> **What the task requires**
Only the lines from the one containing "2_1_floorplan | s1_dest[0]" through the one containing "out_valid | 1 |" should be printed, exactly as they appear below, with both ends included.
Provided entries START
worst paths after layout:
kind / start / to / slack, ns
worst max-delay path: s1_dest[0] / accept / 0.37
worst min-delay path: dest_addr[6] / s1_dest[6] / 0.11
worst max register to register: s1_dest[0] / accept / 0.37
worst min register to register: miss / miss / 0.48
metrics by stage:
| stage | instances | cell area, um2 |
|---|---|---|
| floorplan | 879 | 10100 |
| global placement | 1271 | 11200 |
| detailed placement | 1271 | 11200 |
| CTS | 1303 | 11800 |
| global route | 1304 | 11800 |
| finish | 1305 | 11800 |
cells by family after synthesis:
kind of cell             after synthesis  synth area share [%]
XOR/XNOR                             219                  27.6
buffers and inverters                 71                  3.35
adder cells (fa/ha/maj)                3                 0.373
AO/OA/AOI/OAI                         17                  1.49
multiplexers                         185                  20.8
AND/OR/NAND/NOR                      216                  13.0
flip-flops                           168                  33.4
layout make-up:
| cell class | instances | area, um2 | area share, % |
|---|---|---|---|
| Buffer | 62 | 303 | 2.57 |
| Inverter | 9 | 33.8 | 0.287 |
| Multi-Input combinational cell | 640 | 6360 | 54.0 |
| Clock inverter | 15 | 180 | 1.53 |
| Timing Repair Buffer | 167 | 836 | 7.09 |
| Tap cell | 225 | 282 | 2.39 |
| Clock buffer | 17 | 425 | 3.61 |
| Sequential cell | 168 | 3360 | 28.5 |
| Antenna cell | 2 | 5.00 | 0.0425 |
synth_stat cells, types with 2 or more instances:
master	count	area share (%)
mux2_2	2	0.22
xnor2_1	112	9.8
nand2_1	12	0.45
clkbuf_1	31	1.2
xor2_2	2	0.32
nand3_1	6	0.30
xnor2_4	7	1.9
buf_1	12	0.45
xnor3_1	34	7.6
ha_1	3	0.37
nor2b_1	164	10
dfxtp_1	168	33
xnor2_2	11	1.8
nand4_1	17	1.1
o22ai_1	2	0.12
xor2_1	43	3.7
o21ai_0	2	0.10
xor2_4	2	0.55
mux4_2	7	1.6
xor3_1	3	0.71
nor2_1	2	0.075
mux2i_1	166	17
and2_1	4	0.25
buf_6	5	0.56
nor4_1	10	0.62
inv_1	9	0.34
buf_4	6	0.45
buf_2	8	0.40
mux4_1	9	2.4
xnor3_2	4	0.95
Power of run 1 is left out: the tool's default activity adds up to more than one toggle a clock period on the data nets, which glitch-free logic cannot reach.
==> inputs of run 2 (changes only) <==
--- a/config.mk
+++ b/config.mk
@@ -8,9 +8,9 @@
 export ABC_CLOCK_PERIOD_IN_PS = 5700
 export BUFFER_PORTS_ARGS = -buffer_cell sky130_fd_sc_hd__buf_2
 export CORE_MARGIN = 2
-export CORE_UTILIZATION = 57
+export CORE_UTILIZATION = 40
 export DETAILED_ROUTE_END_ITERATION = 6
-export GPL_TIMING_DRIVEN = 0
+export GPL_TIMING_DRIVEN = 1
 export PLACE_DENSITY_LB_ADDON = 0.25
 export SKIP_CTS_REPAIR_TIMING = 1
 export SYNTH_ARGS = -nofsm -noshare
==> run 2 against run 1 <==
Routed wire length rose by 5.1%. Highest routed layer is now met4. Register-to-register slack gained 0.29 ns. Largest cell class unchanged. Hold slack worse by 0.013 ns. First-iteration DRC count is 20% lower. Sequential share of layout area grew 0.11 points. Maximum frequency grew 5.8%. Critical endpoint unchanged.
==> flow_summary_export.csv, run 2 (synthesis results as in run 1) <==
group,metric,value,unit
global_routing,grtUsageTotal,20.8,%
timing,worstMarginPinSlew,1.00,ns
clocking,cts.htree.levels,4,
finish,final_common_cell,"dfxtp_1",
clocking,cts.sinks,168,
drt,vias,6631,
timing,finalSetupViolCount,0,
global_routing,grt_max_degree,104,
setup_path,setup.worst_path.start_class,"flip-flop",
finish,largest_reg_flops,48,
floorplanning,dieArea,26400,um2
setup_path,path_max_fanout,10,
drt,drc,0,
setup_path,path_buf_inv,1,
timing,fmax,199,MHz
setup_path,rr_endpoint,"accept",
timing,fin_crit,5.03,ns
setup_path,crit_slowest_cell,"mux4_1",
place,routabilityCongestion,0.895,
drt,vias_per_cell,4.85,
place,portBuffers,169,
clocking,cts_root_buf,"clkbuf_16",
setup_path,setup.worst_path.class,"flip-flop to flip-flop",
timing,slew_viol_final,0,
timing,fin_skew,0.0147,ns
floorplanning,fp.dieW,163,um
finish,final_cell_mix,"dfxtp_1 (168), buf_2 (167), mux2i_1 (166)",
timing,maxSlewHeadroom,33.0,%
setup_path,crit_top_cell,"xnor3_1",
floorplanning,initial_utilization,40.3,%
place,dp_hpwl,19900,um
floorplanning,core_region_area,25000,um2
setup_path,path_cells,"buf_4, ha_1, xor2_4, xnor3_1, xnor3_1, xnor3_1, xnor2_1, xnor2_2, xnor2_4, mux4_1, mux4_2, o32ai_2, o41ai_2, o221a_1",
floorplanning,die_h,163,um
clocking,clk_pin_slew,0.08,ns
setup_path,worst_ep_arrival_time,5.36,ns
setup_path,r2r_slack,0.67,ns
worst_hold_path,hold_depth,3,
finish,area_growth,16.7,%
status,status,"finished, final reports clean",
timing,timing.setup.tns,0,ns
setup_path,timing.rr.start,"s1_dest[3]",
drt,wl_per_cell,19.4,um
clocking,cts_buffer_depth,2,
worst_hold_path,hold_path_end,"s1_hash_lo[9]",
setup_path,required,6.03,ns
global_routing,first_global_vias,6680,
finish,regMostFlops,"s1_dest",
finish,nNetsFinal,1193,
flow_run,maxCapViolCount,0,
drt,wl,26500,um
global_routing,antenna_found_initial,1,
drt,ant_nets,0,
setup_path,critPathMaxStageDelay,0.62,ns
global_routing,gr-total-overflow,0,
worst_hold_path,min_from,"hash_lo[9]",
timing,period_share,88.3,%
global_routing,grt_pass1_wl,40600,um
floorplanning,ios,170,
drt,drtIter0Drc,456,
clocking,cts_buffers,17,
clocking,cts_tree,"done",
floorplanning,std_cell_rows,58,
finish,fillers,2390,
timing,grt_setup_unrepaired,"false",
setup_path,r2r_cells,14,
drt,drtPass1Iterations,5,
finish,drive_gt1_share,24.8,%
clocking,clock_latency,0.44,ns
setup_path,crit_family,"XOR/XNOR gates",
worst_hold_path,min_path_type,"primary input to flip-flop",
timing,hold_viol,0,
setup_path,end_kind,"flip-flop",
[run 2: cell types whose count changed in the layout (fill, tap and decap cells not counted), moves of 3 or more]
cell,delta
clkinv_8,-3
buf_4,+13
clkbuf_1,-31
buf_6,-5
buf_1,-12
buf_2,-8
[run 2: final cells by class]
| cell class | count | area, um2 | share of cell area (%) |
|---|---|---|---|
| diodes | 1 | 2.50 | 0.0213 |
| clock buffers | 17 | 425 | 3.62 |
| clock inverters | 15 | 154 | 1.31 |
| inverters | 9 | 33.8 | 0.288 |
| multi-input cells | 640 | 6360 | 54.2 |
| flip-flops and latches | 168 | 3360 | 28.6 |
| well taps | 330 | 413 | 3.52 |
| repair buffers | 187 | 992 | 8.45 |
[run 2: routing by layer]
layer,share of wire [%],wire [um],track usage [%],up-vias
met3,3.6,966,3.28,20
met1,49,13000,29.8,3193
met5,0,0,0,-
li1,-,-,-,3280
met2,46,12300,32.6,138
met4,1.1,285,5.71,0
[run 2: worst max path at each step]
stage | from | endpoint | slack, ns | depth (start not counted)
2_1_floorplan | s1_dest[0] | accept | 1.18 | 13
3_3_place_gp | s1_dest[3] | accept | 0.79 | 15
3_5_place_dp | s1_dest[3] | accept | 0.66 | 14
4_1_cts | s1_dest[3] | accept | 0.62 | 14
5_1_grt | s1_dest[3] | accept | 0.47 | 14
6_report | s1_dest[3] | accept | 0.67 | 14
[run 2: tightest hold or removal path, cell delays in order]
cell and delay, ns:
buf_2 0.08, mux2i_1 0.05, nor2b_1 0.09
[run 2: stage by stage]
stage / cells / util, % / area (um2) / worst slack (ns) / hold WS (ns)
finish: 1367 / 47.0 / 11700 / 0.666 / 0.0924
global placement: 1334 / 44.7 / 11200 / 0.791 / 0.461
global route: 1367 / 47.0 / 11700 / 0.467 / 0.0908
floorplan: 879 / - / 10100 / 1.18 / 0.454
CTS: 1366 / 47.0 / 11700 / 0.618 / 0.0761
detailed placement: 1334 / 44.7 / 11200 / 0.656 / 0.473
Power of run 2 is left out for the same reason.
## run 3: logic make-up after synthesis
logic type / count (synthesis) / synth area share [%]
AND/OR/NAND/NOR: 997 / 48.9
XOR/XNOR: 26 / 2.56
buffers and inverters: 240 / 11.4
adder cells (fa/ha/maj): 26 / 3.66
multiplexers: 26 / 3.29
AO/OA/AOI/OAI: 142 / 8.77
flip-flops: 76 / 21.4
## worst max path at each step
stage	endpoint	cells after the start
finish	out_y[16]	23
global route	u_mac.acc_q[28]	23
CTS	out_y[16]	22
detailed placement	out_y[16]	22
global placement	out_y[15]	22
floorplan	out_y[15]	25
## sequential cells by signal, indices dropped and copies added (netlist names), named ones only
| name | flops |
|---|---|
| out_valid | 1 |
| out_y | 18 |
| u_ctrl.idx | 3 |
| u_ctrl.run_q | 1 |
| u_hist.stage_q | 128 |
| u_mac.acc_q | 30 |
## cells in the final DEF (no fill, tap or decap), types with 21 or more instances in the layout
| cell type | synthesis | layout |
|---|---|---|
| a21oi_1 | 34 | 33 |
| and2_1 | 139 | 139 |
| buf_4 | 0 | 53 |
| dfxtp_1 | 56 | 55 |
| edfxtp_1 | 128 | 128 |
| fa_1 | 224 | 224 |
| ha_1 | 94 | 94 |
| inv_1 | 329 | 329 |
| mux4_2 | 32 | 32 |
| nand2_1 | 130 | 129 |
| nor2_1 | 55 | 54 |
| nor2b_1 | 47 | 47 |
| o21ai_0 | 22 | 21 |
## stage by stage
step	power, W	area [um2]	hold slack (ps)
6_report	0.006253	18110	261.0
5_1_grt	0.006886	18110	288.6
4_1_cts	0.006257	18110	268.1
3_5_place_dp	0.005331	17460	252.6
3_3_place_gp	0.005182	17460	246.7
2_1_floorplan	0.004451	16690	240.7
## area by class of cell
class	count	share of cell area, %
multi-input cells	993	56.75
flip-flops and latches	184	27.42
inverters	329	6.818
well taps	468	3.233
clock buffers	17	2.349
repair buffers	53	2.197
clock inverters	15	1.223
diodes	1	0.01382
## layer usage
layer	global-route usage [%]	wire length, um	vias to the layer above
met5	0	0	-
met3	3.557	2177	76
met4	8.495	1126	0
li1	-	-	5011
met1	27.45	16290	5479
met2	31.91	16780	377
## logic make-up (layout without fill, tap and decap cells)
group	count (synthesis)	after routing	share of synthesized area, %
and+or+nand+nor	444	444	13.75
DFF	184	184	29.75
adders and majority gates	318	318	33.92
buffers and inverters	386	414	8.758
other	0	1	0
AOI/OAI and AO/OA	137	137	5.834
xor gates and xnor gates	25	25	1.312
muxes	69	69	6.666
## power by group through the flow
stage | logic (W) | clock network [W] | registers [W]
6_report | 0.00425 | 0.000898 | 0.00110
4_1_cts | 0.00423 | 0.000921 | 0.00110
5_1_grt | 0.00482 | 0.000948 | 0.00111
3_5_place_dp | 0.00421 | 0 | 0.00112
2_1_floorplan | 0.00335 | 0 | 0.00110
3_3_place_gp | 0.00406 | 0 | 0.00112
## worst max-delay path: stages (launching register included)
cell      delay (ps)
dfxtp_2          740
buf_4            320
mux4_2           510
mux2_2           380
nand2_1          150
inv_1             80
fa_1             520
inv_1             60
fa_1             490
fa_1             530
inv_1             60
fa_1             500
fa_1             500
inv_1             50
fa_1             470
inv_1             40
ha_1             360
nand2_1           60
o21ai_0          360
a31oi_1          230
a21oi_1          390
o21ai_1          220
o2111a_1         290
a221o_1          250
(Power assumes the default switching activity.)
===== config.mk =====
export PLATFORM = sky130hd
export DESIGN_NAME = prescaled_reload_timer
export DESIGN_NICKNAME = d
export VERILOG_FILES = /design/src/rtl/prt_pkg.sv /design/src/rtl/prt_prescaler.sv /design/src/rtl/prt_counter.sv /design/src/rtl/prt_regs.sv /design/src/rtl/prescaled_reload_timer.sv
export SDC_FILE = /design/constraint.sdc
export NUM_CORES = 1
export LEC_CHECK = 0
export CAP_MARGIN = 20
export CORE_ASPECT_RATIO = 0.8
export CORE_MARGIN = 4
export CORE_UTILIZATION = 25
export CTS_BUF_LIST = sky130_fd_sc_hd__clkbuf_8
export CTS_CLUSTER_DIAMETER = 40
export CTS_CLUSTER_SIZE = 24
export DETAILED_ROUTE_END_ITERATION = 10
export GPL_ROUTABILITY_DRIVEN = 0
export PLACE_DENSITY = 0.49
export SLEW_MARGIN = 10
export SYNTH_ARGS = -nofsm -noshare
export SYNTH_HDL_FRONTEND = slang
export SYNTH_SLANG_ARGS = --single-unit
export TNS_END_PERCENT = 30

===== constraint.sdc =====
create_clock -name clk -period 3.3 [get_ports clk]
set_input_delay 0.66 -clock clk [delete_from_list [all_inputs] [get_ports clk]]
set_output_delay 0.66 -clock clk [all_outputs]
set_load 0.01 [all_outputs]

===== src/rtl/prt_pkg.sv =====
package prt_pkg;

  localparam int CSR_W = 12;

  typedef struct packed {
    logic [1:0] csel;
    logic [2:0] mode;
    logic       oen;
    logic       olvl;
    logic       rld;
    logic       ien;
    logic       uf;
    logic       cnte;
    logic       trg;
  } csr_t;

  typedef enum logic [1:0] {
    ADDR_CSR = 2'd0,
    ADDR_RLD = 2'd1,
    ADDR_CNT = 2'd2
  } reg_addr_e;

  // Code 11 selects no tick source.
  function automatic logic csel_valid(input logic [1:0] c);
    return c != 2'b11;
  endfunction

  // Tick period is 2 * 4^c clocks; returns period - 1.
  function automatic logic [5:0] tick_limit(input logic [1:0] c);
    logic [5:0] period;
    period = 6'd2 << {c, 1'b0};
    return period - 6'd1;
  endfunction

  // The flag is set by an event, and only a written 0 clears it.
  function automatic logic flag_next(input logic cur, input logic set_ev,
                                     input logic wr, input logic wbit);
    return set_ev | (cur & ~(wr & ~wbit));
  endfunction

endpackage


===== src/rtl/prt_prescaler.sv =====
module prt_prescaler
  import prt_pkg::*;
#(
  parameter int PRE_W = 6
) (
  input  logic       clk,
  input  logic       rst_n,
  input  logic       active,
  input  logic       restart,
  input  logic [1:0] csel,
  output logic       tick
);

  logic [PRE_W-1:0] pre_q;
  logic [PRE_W-1:0] limit;

  assign limit = PRE_W'(tick_limit(csel));
  assign tick  = active && csel_valid(csel) && (pre_q == limit);

  always_ff @(posedge clk or negedge rst_n) begin
    if (!rst_n) begin
      pre_q <= '0;
    end else if (!active || restart || tick) begin
      pre_q <= '0;
    end else begin
      pre_q <= pre_q + 1'b1;
    end
  end

endmodule


===== src/rtl/prt_counter.sv =====
module prt_counter #(
  parameter int CNT_W = 16
) (
  input  logic             clk,
  input  logic             rst_n,
  input  logic             trig_ld,
  input  logic             tick,
  input  logic             rld,
  input  logic [CNT_W-1:0] reload,
  output logic [CNT_W-1:0] count,
  output logic             running,
  output logic             uflow
);

  logic [CNT_W-1:0] cnt_q;
  logic             run_q;

  // A trigger takes priority over a tick in the same cycle.
  assign uflow   = tick && !trig_ld && (cnt_q == '0);
  assign count   = cnt_q;
  assign running = run_q;

  always_ff @(posedge clk or negedge rst_n) begin
    if (!rst_n) begin
      cnt_q <= '0;
      run_q <= 1'b0;
    end else if (trig_ld) begin
      cnt_q <= reload;
      run_q <= 1'b1;
    end else if (uflow) begin
      cnt_q <= rld ? reload : '1;
      run_q <= rld;
    end else if (tick) begin
      cnt_q <= cnt_q - 1'b1;
    end
  end

endmodule


===== src/rtl/prt_regs.sv =====
module prt_regs
  import prt_pkg::*;
#(
  parameter int CNT_W  = 16,
  parameter int ADDR_W = 2,
  parameter int DATA_W = 16
) (
  input  logic              clk,
  input  logic              rst_n,
  input  logic              bus_sel,
  input  logic              bus_wr,
  input  logic [ADDR_W-1:0] bus_addr,
  input  logic [DATA_W-1:0] bus_wdata,
  output logic [DATA_W-1:0] bus_rdata,
  input  logic              uflow,
  input  logic [CNT_W-1:0]  count,
  output csr_t              csr,
  output logic [CNT_W-1:0]  reload,
  output logic              trig_ld
);

  csr_t             csr_q;
  csr_t             wcsr;
  logic [CNT_W-1:0] rld_q;
  logic             wr_csr;
  logic             wr_rld;

  assign wr_csr  = bus_sel && bus_wr && (bus_addr == ADDR_W'(ADDR_CSR));
  assign wr_rld  = bus_sel && bus_wr && (bus_addr == ADDR_W'(ADDR_RLD));
  assign wcsr    = csr_t'(bus_wdata[CSR_W-1:0]);
  assign trig_ld = wr_csr && wcsr.cnte && wcsr.trg;

  always_ff @(posedge clk or negedge rst_n) begin
    if (!rst_n) begin
      csr_q <= '0;
    end else begin
      if (wr_csr) begin
        csr_q.cnte <= wcsr.cnte;
        if (!csr_q.cnte) begin
          csr_q.csel <= wcsr.csel;
          csr_q.mode <= wcsr.mode;
          csr_q.oen  <= wcsr.oen;
          csr_q.olvl <= wcsr.olvl;
          csr_q.rld  <= wcsr.rld;
          csr_q.ien  <= wcsr.ien;
        end
      end
      csr_q.uf  <= flag_next(csr_q.uf, uflow, wr_csr, wcsr.uf);
      csr_q.trg <= 1'b0;
    end
  end

  always_ff @(posedge clk or negedge rst_n) begin
    if (!rst_n) begin
      rld_q <= '0;
    end else if (wr_rld) begin
      rld_q <= bus_wdata[CNT_W-1:0];
    end
  end

  always_comb begin
    bus_rdata = '0;
    if (bus_sel) begin
      unique case (bus_addr)
        ADDR_W'(ADDR_CSR): bus_rdata = DATA_W'(csr_q);
        ADDR_W'(ADDR_RLD): bus_rdata = DATA_W'(rld_q);
        ADDR_W'(ADDR_CNT): bus_rdata = DATA_W'(count);
        default:           bus_rdata = '0;
      endcase
    end
  end

  assign csr    = csr_q;
  assign reload = rld_q;

endmodule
Provided entries END
> **Completed task**
2_1_floorplan | s1_dest[0] | accept | 1.18 | 13
3_3_place_gp | s1_dest[3] | accept | 0.79 | 15
3_5_place_dp | s1_dest[3] | accept | 0.66 | 14
4_1_cts | s1_dest[3] | accept | 0.62 | 14
5_1_grt | s1_dest[3] | accept | 0.47 | 14
6_report | s1_dest[3] | accept | 0.67 | 14
[run 2: tightest hold or removal path, cell delays in order]
cell and delay, ns:
buf_2 0.08, mux2i_1 0.05, nor2b_1 0.09
[run 2: stage by stage]
stage / cells / util, % / area (um2) / worst slack (ns) / hold WS (ns)
finish: 1367 / 47.0 / 11700 / 0.666 / 0.0924
global placement: 1334 / 44.7 / 11200 / 0.791 / 0.461
global route: 1367 / 47.0 / 11700 / 0.467 / 0.0908
floorplan: 879 / - / 10100 / 1.18 / 0.454
CTS: 1366 / 47.0 / 11700 / 0.618 / 0.0761
detailed placement: 1334 / 44.7 / 11200 / 0.656 / 0.473
Power of run 2 is left out for the same reason.
## run 3: logic make-up after synthesis
logic type / count (synthesis) / synth area share [%]
AND/OR/NAND/NOR: 997 / 48.9
XOR/XNOR: 26 / 2.56
buffers and inverters: 240 / 11.4
adder cells (fa/ha/maj): 26 / 3.66
multiplexers: 26 / 3.29
AO/OA/AOI/OAI: 142 / 8.77
flip-flops: 76 / 21.4
## worst max path at each step
stage	endpoint	cells after the start
finish	out_y[16]	23
global route	u_mac.acc_q[28]	23
CTS	out_y[16]	22
detailed placement	out_y[16]	22
global placement	out_y[15]	22
floorplan	out_y[15]	25
## sequential cells by signal, indices dropped and copies added (netlist names), named ones only
| name | flops |
|---|---|
| out_valid | 1 |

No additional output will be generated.